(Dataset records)
Content starts
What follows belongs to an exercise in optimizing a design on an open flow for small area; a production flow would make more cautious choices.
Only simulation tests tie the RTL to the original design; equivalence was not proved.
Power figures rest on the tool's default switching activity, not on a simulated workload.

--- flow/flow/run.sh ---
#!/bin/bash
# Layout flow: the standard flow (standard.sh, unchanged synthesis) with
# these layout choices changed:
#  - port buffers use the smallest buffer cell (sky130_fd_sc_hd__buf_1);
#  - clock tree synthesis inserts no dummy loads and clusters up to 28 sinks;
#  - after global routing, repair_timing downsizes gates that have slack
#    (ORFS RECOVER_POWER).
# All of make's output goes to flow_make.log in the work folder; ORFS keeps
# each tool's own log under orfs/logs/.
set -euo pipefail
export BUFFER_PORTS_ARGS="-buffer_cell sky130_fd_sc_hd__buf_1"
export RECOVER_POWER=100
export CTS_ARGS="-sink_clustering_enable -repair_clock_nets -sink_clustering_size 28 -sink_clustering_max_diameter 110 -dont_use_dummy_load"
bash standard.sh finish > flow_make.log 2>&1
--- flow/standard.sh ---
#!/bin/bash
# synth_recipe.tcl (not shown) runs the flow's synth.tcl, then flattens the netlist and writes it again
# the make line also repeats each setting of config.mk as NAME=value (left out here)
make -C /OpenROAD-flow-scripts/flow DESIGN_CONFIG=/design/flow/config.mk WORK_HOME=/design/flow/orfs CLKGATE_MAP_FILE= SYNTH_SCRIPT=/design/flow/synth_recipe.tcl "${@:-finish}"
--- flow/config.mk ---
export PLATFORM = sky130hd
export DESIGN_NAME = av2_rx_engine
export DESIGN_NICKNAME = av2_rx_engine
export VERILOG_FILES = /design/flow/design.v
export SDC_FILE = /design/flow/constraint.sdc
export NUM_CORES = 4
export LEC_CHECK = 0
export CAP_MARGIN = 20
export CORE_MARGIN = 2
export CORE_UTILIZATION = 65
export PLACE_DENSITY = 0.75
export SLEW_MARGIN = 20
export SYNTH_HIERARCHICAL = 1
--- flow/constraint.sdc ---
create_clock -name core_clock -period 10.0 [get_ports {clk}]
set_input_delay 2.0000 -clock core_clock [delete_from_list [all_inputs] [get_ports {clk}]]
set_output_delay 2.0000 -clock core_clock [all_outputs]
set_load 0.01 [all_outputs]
Content ends
Content starts
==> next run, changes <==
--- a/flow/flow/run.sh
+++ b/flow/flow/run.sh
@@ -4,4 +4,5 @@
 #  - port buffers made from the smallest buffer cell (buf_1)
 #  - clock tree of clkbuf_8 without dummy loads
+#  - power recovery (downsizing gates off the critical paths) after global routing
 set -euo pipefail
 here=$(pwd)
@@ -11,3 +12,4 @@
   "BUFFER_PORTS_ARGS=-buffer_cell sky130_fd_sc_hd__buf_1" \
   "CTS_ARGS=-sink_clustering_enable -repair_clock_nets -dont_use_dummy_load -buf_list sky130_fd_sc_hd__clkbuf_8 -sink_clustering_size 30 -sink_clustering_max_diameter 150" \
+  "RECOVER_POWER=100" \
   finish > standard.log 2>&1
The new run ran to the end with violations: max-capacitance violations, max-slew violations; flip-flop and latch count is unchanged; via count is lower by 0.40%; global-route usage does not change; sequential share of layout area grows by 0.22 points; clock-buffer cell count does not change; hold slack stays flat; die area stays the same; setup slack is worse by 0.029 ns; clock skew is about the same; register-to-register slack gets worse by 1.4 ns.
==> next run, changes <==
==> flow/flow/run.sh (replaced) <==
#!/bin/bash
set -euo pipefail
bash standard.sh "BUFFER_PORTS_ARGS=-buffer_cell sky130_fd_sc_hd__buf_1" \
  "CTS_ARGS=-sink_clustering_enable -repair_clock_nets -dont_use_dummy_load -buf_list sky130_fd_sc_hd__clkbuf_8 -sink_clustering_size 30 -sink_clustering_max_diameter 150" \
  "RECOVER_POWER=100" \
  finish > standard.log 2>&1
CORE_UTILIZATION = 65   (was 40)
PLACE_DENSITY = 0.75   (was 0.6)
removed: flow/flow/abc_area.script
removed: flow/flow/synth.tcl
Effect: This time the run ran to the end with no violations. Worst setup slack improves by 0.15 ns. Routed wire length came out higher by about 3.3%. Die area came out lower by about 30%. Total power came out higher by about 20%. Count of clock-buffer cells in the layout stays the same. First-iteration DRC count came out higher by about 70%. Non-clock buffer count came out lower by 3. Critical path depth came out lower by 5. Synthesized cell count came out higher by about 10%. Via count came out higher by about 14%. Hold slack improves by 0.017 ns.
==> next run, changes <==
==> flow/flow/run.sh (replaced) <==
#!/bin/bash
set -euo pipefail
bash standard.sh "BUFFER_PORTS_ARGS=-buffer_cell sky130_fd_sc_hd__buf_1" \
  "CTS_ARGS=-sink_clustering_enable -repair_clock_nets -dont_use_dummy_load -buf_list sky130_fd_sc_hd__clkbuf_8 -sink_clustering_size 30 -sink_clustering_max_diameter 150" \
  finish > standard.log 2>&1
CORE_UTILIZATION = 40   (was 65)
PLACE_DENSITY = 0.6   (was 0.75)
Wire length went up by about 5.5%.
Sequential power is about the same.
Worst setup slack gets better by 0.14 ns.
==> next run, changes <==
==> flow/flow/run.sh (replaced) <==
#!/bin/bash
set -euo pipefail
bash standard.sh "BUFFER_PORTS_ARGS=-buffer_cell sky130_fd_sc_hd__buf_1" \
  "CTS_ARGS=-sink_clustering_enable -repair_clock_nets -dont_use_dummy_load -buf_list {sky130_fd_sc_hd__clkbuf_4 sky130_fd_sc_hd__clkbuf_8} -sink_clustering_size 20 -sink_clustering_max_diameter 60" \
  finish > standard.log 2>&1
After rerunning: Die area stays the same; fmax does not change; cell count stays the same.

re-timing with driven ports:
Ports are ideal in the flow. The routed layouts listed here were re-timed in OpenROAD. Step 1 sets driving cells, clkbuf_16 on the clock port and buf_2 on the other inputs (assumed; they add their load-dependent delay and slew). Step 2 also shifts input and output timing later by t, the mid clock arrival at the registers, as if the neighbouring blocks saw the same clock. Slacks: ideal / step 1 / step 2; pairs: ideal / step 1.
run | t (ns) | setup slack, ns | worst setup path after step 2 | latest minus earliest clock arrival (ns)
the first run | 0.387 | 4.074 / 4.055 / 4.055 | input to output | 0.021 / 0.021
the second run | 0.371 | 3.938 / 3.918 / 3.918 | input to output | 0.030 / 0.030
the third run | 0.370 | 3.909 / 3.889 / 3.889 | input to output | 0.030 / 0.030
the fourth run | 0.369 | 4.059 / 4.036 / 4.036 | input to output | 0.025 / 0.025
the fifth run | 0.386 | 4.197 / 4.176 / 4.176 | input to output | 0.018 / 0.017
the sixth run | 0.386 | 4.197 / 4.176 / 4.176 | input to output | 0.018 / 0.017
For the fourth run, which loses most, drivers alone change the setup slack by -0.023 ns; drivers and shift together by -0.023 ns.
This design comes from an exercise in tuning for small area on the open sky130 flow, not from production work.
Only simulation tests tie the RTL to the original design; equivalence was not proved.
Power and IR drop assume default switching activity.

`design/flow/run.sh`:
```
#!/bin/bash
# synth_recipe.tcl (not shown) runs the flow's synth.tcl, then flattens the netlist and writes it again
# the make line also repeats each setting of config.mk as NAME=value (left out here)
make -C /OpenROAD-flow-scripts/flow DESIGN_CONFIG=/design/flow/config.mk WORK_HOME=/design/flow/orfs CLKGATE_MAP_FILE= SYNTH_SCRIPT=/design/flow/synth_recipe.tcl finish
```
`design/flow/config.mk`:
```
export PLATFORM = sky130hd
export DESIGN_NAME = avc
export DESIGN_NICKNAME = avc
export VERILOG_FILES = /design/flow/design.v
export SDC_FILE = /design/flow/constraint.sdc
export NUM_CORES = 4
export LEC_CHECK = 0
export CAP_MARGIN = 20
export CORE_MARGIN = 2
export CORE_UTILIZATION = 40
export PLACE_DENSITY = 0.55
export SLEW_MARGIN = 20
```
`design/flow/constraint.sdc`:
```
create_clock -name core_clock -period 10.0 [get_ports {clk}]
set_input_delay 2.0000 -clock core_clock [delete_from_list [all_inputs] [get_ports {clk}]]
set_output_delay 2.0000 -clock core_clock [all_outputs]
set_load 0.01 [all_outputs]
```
Content ends
Exercise requirements
Check each line above for the word "step" and copy every line that has it.

Result of this task
Ports are ideal in the flow. The routed layouts listed here were re-timed in OpenROAD. Step 1 sets driving cells, clkbuf_16 on the clock port and buf_2 on the other inputs (assumed; they add their load-dependent delay and slew). Step 2 also shifts input and output timing later by t, the mid clock arrival at the registers, as if the neighbouring blocks saw the same clock. Slacks: ideal / step 1 / step 2; pairs: ideal / step 1.
run | t (ns) | setup slack, ns | worst setup path after step 2 | latest minus earliest clock arrival (ns)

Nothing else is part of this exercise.